Give back exactly the first lines of the entries below, through the line with "Only simulation tests".

# # # # # # #

Context: an optimization exercise on an open-source flow, tuned for small area. The choices shown serve that exercise and are no tape-out recipe.
Only simulation tests tie the RTL to the original design; equivalence was not proved.
The clock port is modelled as an ideal driver, which makes a skipped or thinned clock tree look cheaper than it is; a real chip needs a root buffer or a tree.
No activity file was given, so power comes from the tool's default toggle rates.

## run A
Design estacionamiento, start of the top module:
module estacionamiento (
    input  wire clk,
    input  wire rst,
    input  wire ech,
    output reg  trigger_o,
    output reg  led_50cm,
    output reg  led_100cm,
    output reg  led_200cm,
    output wire buzzer
);
    localparam [21:0] TTAPS   = 22'h300000;
    localparam        TFINV   = 1'b0;
    localparam [21:0] TW_VAL  = 22'h15c1d0;
    localparam [21:0] TW_MASK = ~22'h010080;
    localparam [21:0] TF_VAL  = 22'h049955;
    localparam [21:0] TF_MASK = 22'h105400;
    localparam [21:0] TRST    = TW_VAL & TW_MASK;
    reg  [21:0] ts;
    wire tw  = ((ts ^ TW_VAL) & TW_MASK) == 22'd0;
    wire tf  = ((ts ^ TF_VAL) & TF_MASK) == 22'd0;
    wire tfb = (^(ts & TTAPS)) ^ TFINV;
    always @(posedge clk) begin
        if (rst)
            ts <= TRST;
        else if (tw)
            ts <= 22'd0;
        else
            ts <= {~ts[20:0], tfb};
        if (rst)
            trigger_o <= 1'b0;
        else
            trigger_o <= tw | (trigger_o & ~tf);
    end
    localparam [14:0] ETAPS   = 15'h4001;
    localparam        EFINV   = 1'b0;
    localparam [14:0] ED_VAL  = 15'h38c0;
    localparam [14:0] ED_MASK = ~15'h0418;
    localparam [1:0] IDLE = 2'b00, PH0 = 2'b01, PH1 = 2'b11, PH2 = 2'b10;
    reg  [1:0]  st;
    reg  [14:0] es;
    wire idle = (st == IDLE);
    wire ed   = ((es ^ ED_VAL) & ED_MASK) == 15'd0;
    wire efb  = (^(es & ETAPS)) ^ EFINV;
    wire done = !idle && !ech;
    always @(posedge clk) begin
        es <= (idle | ed) ? 15'd0 : {~es[13:0], efb};
        if (rst)
            st <= IDLE;
        else case (st)
            IDLE: st <= (ech && !trigger_o) ? PH0 : IDLE;
            PH0:  st <= !ech ? IDLE : ed ? PH1 : PH0;
  ...
==> flow/config.mk <==
export PLATFORM = sky130hd
export DESIGN_NAME = estacionamiento
export DESIGN_NICKNAME = estacionamiento
export VERILOG_FILES = /design/flow/design.v
export SDC_FILE = /design/flow/constraint.sdc
export NUM_CORES = 4
export LEC_CHECK = 0
export CAP_MARGIN = 20
export CORE_MARGIN = 2
export CORE_UTILIZATION = 40
export SLEW_MARGIN = 20
==> flow/constraint.sdc <==
create_clock -name core_clock -period 5.0 [get_ports {clk}]
set_input_delay 1.0000 -clock core_clock [delete_from_list [all_inputs] [get_ports {clk}]]
set_output_delay 1.0000 -clock core_clock [all_outputs]
set_load 0.01 [all_outputs]
standard.sh (not shown) runs the stock make flow with config.mk's settings and CLKGATE_MAP_FILE= SYNTH_SCRIPT=/design/flow/synth_recipe.tcl, a recipe that flattens the netlist after the stock synthesis.
==> flow/flow/run.sh <==
#!/bin/bash
# Own layout flow: the standard ORFS flow (standard.sh), with
#  - an area-oriented ABC mapping script in place of ORFS's speed script,
#  - the smallest buffer for the port buffers,
#  - CTS without dummy loads, from one buffer size.
# Every tool's full output stays in orfs/logs/...; this script's own output
# goes to run_flow.log in the work folder.
set -euo pipefail
W=$PWD
exec > "$W/run_flow.log" 2>&1
rm -rf "$W/scripts_local"
cp -r "$FLOW_HOME/scripts" "$W/scripts_local"
cp "$W/flow/abc_area.script" "$W/scripts_local/abc_speed.script"
export SCRIPTS_DIR="$W/scripts_local"
export BUFFER_PORTS_ARGS="-buffer_cell sky130_fd_sc_hd__buf_1"
export CTS_ARGS="-sink_clustering_enable -repair_clock_nets -dont_use_dummy_load"
bash "$W/standard.sh"
==> flow/flow/abc_area.script <==
strash
dch
map -a
topo
Having completed the whole flow, run A delivered a layout that passed the timing, design-rule and antenna checks.
Relative to run A, the following input files were edited for run B:
--- a/flow/flow/run.sh
+++ b/flow/flow/run.sh
@@ -3,7 +3,4 @@
 #  - an area-oriented ABC mapping script in place of ORFS's speed script,
 #  - the smallest buffer for the port buffers,
-#  - CTS without dummy loads, from one buffer size.
-# Every tool's full output stays in orfs/logs/...; this script's own output
-# goes to run_flow.log in the work folder.
 set -euo pipefail
 W=$PWD
@@ -12,4 +9,13 @@
 cp -r "$FLOW_HOME/scripts" "$W/scripts_local"
 cp "$W/flow/abc_area.script" "$W/scripts_local/abc_speed.script"
+python3 - "$W/scripts_local/cts.tcl" "$W/flow/post_cts.tcl" <<'PY'
+import sys
+p, post = sys.argv[1], sys.argv[2]
+s = open(p).read()
+anchor = "log_cmd clock_tree_synthesis {*}$cts_args\n"
+assert anchor in s
+s = s.replace(anchor, anchor + "source " + post + "\n")
+open(p, "w").write(s)
+PY
 export SCRIPTS_DIR="$W/scripts_local"
 export BUFFER_PORTS_ARGS="-buffer_cell sky130_fd_sc_hd__buf_1"
==> flow/flow/post_cts.tcl (new file) <==
set block [ord::get_db_block]
set clknet [$block findNet clk]
set roots {}
foreach it [$clknet getITerms] { lappend roots [$it getInst] }
if {[llength $roots] == 1} {
  set root [lindex $roots 0]
  set out_net ""
  foreach it [$root getITerms] {
    if {[$it isOutputSignal]} { set out_net [$it getNet] }
  }
  set loads {}
  foreach it [$out_net getITerms] {
    if {[$it getInst] != $root} { lappend loads $it }
  }
  set all_bufs 1
  foreach it $loads {
    if {![string match "sky130_fd_sc_hd__clkbuf_*" [[[$it getInst] getMaster] getName]]} { set all_bufs 0 }
  }
  if {$all_bufs && [llength $loads] <= 4} {
    puts "post_cts: removing root [$root getName], clk drives [llength $loads] leaf buffers"
    foreach it $loads { $it disconnect; $it connect $clknet }
    foreach it [$root getITerms] { $it disconnect }
    odb::dbInst_destroy $root
    odb::dbNet_destroy $out_net
  } else {
    puts "post_cts: root kept ([llength $loads] loads, all buffers: $all_bufs)"
  }
}
--- outcome ---
- The faster design of the two is run A; run B tops out lower.
- Comparing power spent charging and discharging nets for run B and run A, the bigger number came from run A.
- Diff run B and run A: final cell count lower in run B
- Summary of run B over run A: worst hold margin was more or less identical; total number of vias comparable; post-layout worst setup margin lower; detailed-route wire length fell 3.1%.
- Compared run B vs run A, and leakage power figure is down in run B.
- Run B vs. run A: all-layer global routing usage -0.81 points, area of all placed cells without fillers shows a reduction of 7.5 um2.
- Higher period utilization was reported by run B, not run A.
For run C, these inputs were changed with respect to run B:
Settings: CTS_BUF_LIST now sky130_fd_sc_hd__clkbuf_4, previously not set.
==> flow/run.sh (new file) <==
#!/bin/bash
# synth_recipe.tcl (not shown) runs the flow's synth.tcl, then flattens the netlist and writes it again
# the make line also repeats each setting of config.mk as NAME=value (left out here)
make -C /OpenROAD-flow-scripts/flow DESIGN_CONFIG=/design/flow/config.mk WORK_HOME=/design/flow/orfs CLKGATE_MAP_FILE= SYNTH_SCRIPT=/design/flow/synth_recipe.tcl finish
removed: flow/flow/run.sh
removed: flow/flow/abc_area.script
removed: flow/flow/post_cts.tcl
removed: flow/standard.sh
## What came out
- Run C and run B ended up with nearly the same post-synthesis adder-cell area fraction.
- Changes observed in run C relative to run B: clock-buffer cell count shows an increase of 2; number of cell rows shows an increase of 1; global-route usage shows an increase of 0.25 points; average cell area after synthesis shows an increase of 1.2 um2.
- Synthesized cell count (run C over run B): decrease, 2.4%
Edits applied to the flow inputs when going from run C to run D:
Settings: CTS_BUF_LIST: sky130_fd_sc_hd__clkbuf_4 -> unset.
## What came out
Run D -> run C: non-clock buffer count flat. Run C has lower number of fill cells than run D. | total number of vias | run C vs run D | ≈ equal |. Run D vs run C — routed wire length rose 21 um. Comparing run C with run D, the die outline area came out essentially unchanged. Internal power of the cells on run D is ahead of run C. Between run D and run C, the clock latency of the later-clocked register in the worst-skew pair figures differ only marginally.
Edits applied to the flow inputs when going from run D to run E:
Settings: swapping 40 for 60 in CORE_UTILIZATION.
==> flow/flow/run.sh (new file) <==
#!/bin/bash
# Own layout flow: the standard ORFS flow (standard.sh), with
#  - an area-oriented ABC mapping script in place of ORFS's speed script,
#  - the smallest buffer for the port buffers,
set -euo pipefail
W=$PWD
exec > "$W/run_flow.log" 2>&1
rm -rf "$W/scripts_local"
cp -r "$FLOW_HOME/scripts" "$W/scripts_local"
cp "$W/flow/abc_area.script" "$W/scripts_local/abc_speed.script"
python3 - "$W/scripts_local/cts.tcl" "$W/flow/post_cts.tcl" <<'PY'
import sys
p, post = sys.argv[1], sys.argv[2]
s = open(p).read()
anchor = "log_cmd clock_tree_synthesis {*}$cts_args\n"
assert anchor in s
s = s.replace(anchor, anchor + "source " + post + "\n")
open(p, "w").write(s)
PY
export SCRIPTS_DIR="$W/scripts_local"
export BUFFER_PORTS_ARGS="-buffer_cell sky130_fd_sc_hd__buf_1"
export CTS_ARGS="-sink_clustering_enable -repair_clock_nets -dont_use_dummy_load"
bash "$W/standard.sh"
==> flow/flow/abc_area.script (new file) <==
strash
dch
map -a
topo
==> flow/flow/post_cts.tcl (new file) <==
set block [ord::get_db_block]
set clknet [$block findNet clk]
set roots {}
foreach it [$clknet getITerms] { lappend roots [$it getInst] }
if {[llength $roots] == 1} {
  set root [lindex $roots 0]
  set out_net ""
  foreach it [$root getITerms] {
    if {[$it isOutputSignal]} { set out_net [$it getNet] }
  }
  set loads {}
  foreach it [$out_net getITerms] {
    if {[$it getInst] != $root} { lappend loads $it }
  }
  set all_bufs 1
  foreach it $loads {
    if {![string match "sky130_fd_sc_hd__clkbuf_*" [[[$it getInst] getMaster] getName]]} { set all_bufs 0 }
  }
  if {$all_bufs && [llength $loads] <= 4} {
    puts "post_cts: removing root [$root getName], clk drives [llength $loads] leaf buffers"
    foreach it $loads { $it disconnect; $it connect $clknet }
    foreach it [$root getITerms] { $it disconnect }
    odb::dbInst_destroy $root
    odb::dbNet_destroy $out_net
  } else {
    puts "post_cts: root kept ([llength $loads] loads, all buffers: $all_bufs)"
  }
}
==> flow/standard.sh (new file) <==
#!/bin/bash
# synth_recipe.tcl (not shown) runs the flow's synth.tcl, then flattens the netlist and writes it again
# the make line also repeats each setting of config.mk as NAME=value (left out here)
make -C /OpenROAD-flow-scripts/flow DESIGN_CONFIG=/design/flow/config.mk WORK_HOME=/design/flow/orfs CLKGATE_MAP_FILE= SYNTH_SCRIPT=/design/flow/synth_recipe.tcl "${@:-finish}"
removed: flow/run.sh
### Flow results
- Run E reached the end of the flow, and the finished layout is clean on the timing, design-rule and antenna checks.
- Diff run D -> run E: die area dropped 1400 um2, worst hold margin barely changed, least setup slack across all paths after layout climbed 0.62 ns.
- Share of power burned in combinational logic on run E is down relative to run D.
- Compared to run D, run E has switching share of power 4.2 points lower.

The RTL this note starts from:
==> flow/design.v <==
module estacionamiento (
    input  wire clk,
    input  wire rst,
    input  wire ech,
    output reg  trigger_o,
    output reg  led_50cm,
    output reg  led_100cm,
    output reg  led_200cm,
    output wire buzzer
);
    localparam [21:0] TTAPS   = 22'h200100;
    localparam        TFINV   = 1'b0;
    localparam [21:0] TW_VAL  = 22'h3fc808;
    localparam [21:0] TW_MASK = ~22'h84;
    localparam [21:0] TF_VAL  = 22'h1070de;
    localparam [21:0] TF_MASK = 22'h83a8;
    localparam [21:0] TRST    = TW_VAL & TW_MASK;
    reg  [21:0] ts;
    wire tw  = ((ts ^ TW_VAL) & TW_MASK) == 22'd0;
    wire tf  = ((ts ^ TF_VAL) & TF_MASK) == 22'd0;
    wire tfb = (^(ts & TTAPS)) ^ TFINV;
    always @(posedge clk) begin
        if (rst)
            ts <= TRST;
        else if (tw)
            ts <= 22'd0;
        else
            ts <= {~ts[20:0], tfb};
        if (rst)
            trigger_o <= 1'b0;
        else
            trigger_o <= tw | (trigger_o & ~tf);
    end
    localparam [14:0] ETAPS   = 15'h4001;
    localparam        EFINV   = 1'b0;
    localparam [14:0] ED_VAL  = 15'h38c0;
    localparam [14:0] ED_MASK = ~15'h818;
    localparam [1:0] IDLE = 2'b00, PH0 = 2'b01, PH1 = 2'b11, PH2 = 2'b10;
    reg  [1:0]  st;
    reg  [14:0] es;
    wire idle = (st == IDLE);
    wire ed   = ((es ^ ED_VAL) & ED_MASK) == 15'd0;
    wire efb  = (^(es & ETAPS)) ^ EFINV;
    wire done = !idle && !ech;
    always @(posedge clk) begin
        es <= (idle | ed) ? 15'd0 : {~es[13:0], efb};
        if (rst)
            st <= IDLE;
        else case (st)
            IDLE: st <= (ech && !trigger_o) ? PH0 : IDLE;
            PH0:  st <= !ech ? IDLE : ed ? PH1 : PH0;
            PH1:  st <= !ech ? IDLE : ed ? PH2 : PH1;
            default: st <= !ech ? IDLE : PH2;
        endcase
    end
    always @(posedge clk) begin
        if (rst) begin
            led_50cm  <= 1'b0;
            led_100cm <= 1'b0;
            led_200cm <= 1'b0;
        end else if (done) begin
            led_50cm  <= st != PH0;
            led_100cm <= !(st == PH1 && !ed);
            led_200cm <= st != PH2;
        end
    end
    assign buzzer = led_50cm;
endmodule
clock: 5.0 ns
lec_check: 0
cap_margin: 20
core_margin: 2
core_utilization: 40
slew_margin: 20
==> flow/flow/run.sh <==
#!/bin/bash
# Own layout flow: the standard ORFS flow (standard.sh), with
#  - an area-oriented ABC mapping script in place of ORFS's speed script,
#  - the smallest buffer for the port buffers,
set -euo pipefail
W=$PWD
exec > "$W/run_flow.log" 2>&1
rm -rf "$W/scripts_local"
cp -r "$FLOW_HOME/scripts" "$W/scripts_local"
cp "$W/flow/abc_area.script" "$W/scripts_local/abc_speed.script"
python3 - "$W/scripts_local/cts.tcl" "$W/flow/post_cts.tcl" <<'PY'
import sys
p, post = sys.argv[1], sys.argv[2]
s = open(p).read()
anchor = "log_cmd clock_tree_synthesis {*}$cts_args\n"
assert anchor in s
s = s.replace(anchor, anchor + "source " + post + "\n")
open(p, "w").write(s)
PY
export SCRIPTS_DIR="$W/scripts_local"
export BUFFER_PORTS_ARGS="-buffer_cell sky130_fd_sc_hd__buf_1"
export CTS_ARGS="-sink_clustering_enable -repair_clock_nets -dont_use_dummy_load"
bash "$W/standard.sh"
==> flow/flow/post_cts.tcl <==
set block [ord::get_db_block]
set clknet [$block findNet clk]
set roots {}
foreach it [$clknet getITerms] { lappend roots [$it getInst] }
if {[llength $roots] == 1} {
  set root [lindex $roots 0]
  set out_net ""
  foreach it [$root getITerms] {
    if {[$it isOutputSignal]} { set out_net [$it getNet] }
  }
  set loads {}
  foreach it [$out_net getITerms] {
    if {[$it getInst] != $root} { lappend loads $it }
  }
  set all_bufs 1
  foreach it $loads {
    if {![string match "sky130_fd_sc_hd__clkbuf_*" [[[$it getInst] getMaster] getName]]} { set all_bufs 0 }
  }
  if {$all_bufs && [llength $loads] <= 4} {
    puts "post_cts: removing root [$root getName], clk drives [llength $loads] leaf buffers"
    foreach it $loads { $it disconnect; $it connect $clknet }
    foreach it [$root getITerms] { $it disconnect }
    odb::dbInst_destroy $root
    odb::dbNet_destroy $out_net
  } else {
    puts "post_cts: root kept ([llength $loads] loads, all buffers: $all_bufs)"
  }
}

# Upsize any leaf clock buffer whose sinks would see a slow clock edge
# (estimated from placement; the routed slew comes out within a few ps).
set_propagated_clock [all_clocks]
estimate_parasitics -placement
foreach it [$clknet getITerms] {
  set inst [$it getInst]
  set name [$inst getName]
  foreach size {8 16} {
    set worst 0
    foreach p [get_pins -of [get_nets -of [get_pins $name/X]] -filter "direction==input"] {
      set s [get_property $p slew_max]
      if {$s > $worst} { set worst $s }
    }
    puts "post_cts: leaf $name [[$inst getMaster] getName] worst sink slew $worst"
    if {$worst <= 0.115} break
    replace_cell $name sky130_fd_sc_hd__clkbuf_$size
    estimate_parasitics -placement
  }
}
Other scripts of this flow, unchanged in this note and not shown: flow/flow/abc_area.script
The first run went through all stages and came out clean.
Edit:
--- a/flow/flow/run.sh
+++ b/flow/flow/run.sh
@@ -19,0 +20,10 @@
+# Remove synthesis buffers before placement even without timing-driven placement.
+python3 - "$W/scripts_local/global_place.tcl" <<'PY'
+import sys
+p = sys.argv[1]
+s = open(p).read()
+old = "if { $::env(GPL_TIMING_DRIVEN) } {\n  remove_buffers\n}\n"
+assert old in s
+s = s.replace(old, "remove_buffers\n")
+open(p, "w").write(s)
+PY
--- a/flow/config.mk
+++ b/flow/config.mk
@@ -8 +8 @@
-export CAP_MARGIN = 20
+export CAP_MARGIN = 0
@@ -11 +11,2 @@
-export SLEW_MARGIN = 20
+export GPL_TIMING_DRIVEN = 0
+export SLEW_MARGIN = 0
Critical path depth does not change. Routed wire length climbs by 5.8%. Register-to-register slack degrades by 240 ps. Global-route usage barely changes.
Edit:
--- a/flow/flow/run.sh
+++ b/flow/flow/run.sh
@@ -20,10 +19,0 @@
-# Remove synthesis buffers before placement even without timing-driven placement.
-python3 - "$W/scripts_local/global_place.tcl" <<'PY'
-import sys
-p = sys.argv[1]
-s = open(p).read()
-old = "if { $::env(GPL_TIMING_DRIVEN) } {\n  remove_buffers\n}\n"
-assert old in s
-s = s.replace(old, "remove_buffers\n")
-open(p, "w").write(s)
-PY
--- a/flow/config.mk
+++ b/flow/config.mk
@@ -11 +10,0 @@
-export GPL_TIMING_DRIVEN = 0
Wire length shrinks by 5.5%.
Worst hold slack is worse by 6.9 ps.
Design area grows by 0.57%.
Via count shrinks by 0.88%.
Cell count grows by about 0.6%.
Power grows by 0.48%.
Edit:
--- a/flow/flow/post_cts.tcl
+++ b/flow/flow/post_cts.tcl
@@ -29,20 +28,0 @@
-
-# Upsize any leaf clock buffer whose sinks would see a slow clock edge
-# (estimated from placement; the routed slew comes out within a few ps).
-set_propagated_clock [all_clocks]
-estimate_parasitics -placement
-foreach it [$clknet getITerms] {
-  set inst [$it getInst]
-  set name [$inst getName]
-  foreach size {8 16} {
-    set worst 0
-    foreach p [get_pins -of [get_nets -of [get_pins $name/X]] -filter "direction==input"] {
-      set s [get_property $p slew_max]
-      if {$s > $worst} { set worst $s }
-    }
-    puts "post_cts: leaf $name [[$inst getMaster] getName] worst sink slew $worst"
-    if {$worst <= 0.115} break
-    replace_cell $name sky130_fd_sc_hd__clkbuf_$size
-    estimate_parasitics -placement
-  }
-}
--- a/flow/config.mk
+++ b/flow/config.mk
@@ -8 +8 @@
-export CAP_MARGIN = 0
+export CAP_MARGIN = 20
@@ -11 +11 @@
-export SLEW_MARGIN = 0
+export SLEW_MARGIN = 20
Design area shrinks by about 0.47%.
Worst setup slack gets better by 170 ps.
Total power went down by 1.6%.
Clock skew is higher by 8.3 ps.
Global-route usage does not change.
Area after synthesis stays the same.
Maximum frequency is higher by about 8%.
Combinational power hardly moves.
Die area is unchanged.
Critical path depth stays the same.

# # # # # # #

ANSWER AREA >>
Context: an optimization exercise on an open-source flow, tuned for small area. The choices shown serve that exercise and are no tape-out recipe.
Only simulation tests tie the RTL to the original design; equivalence was not proved.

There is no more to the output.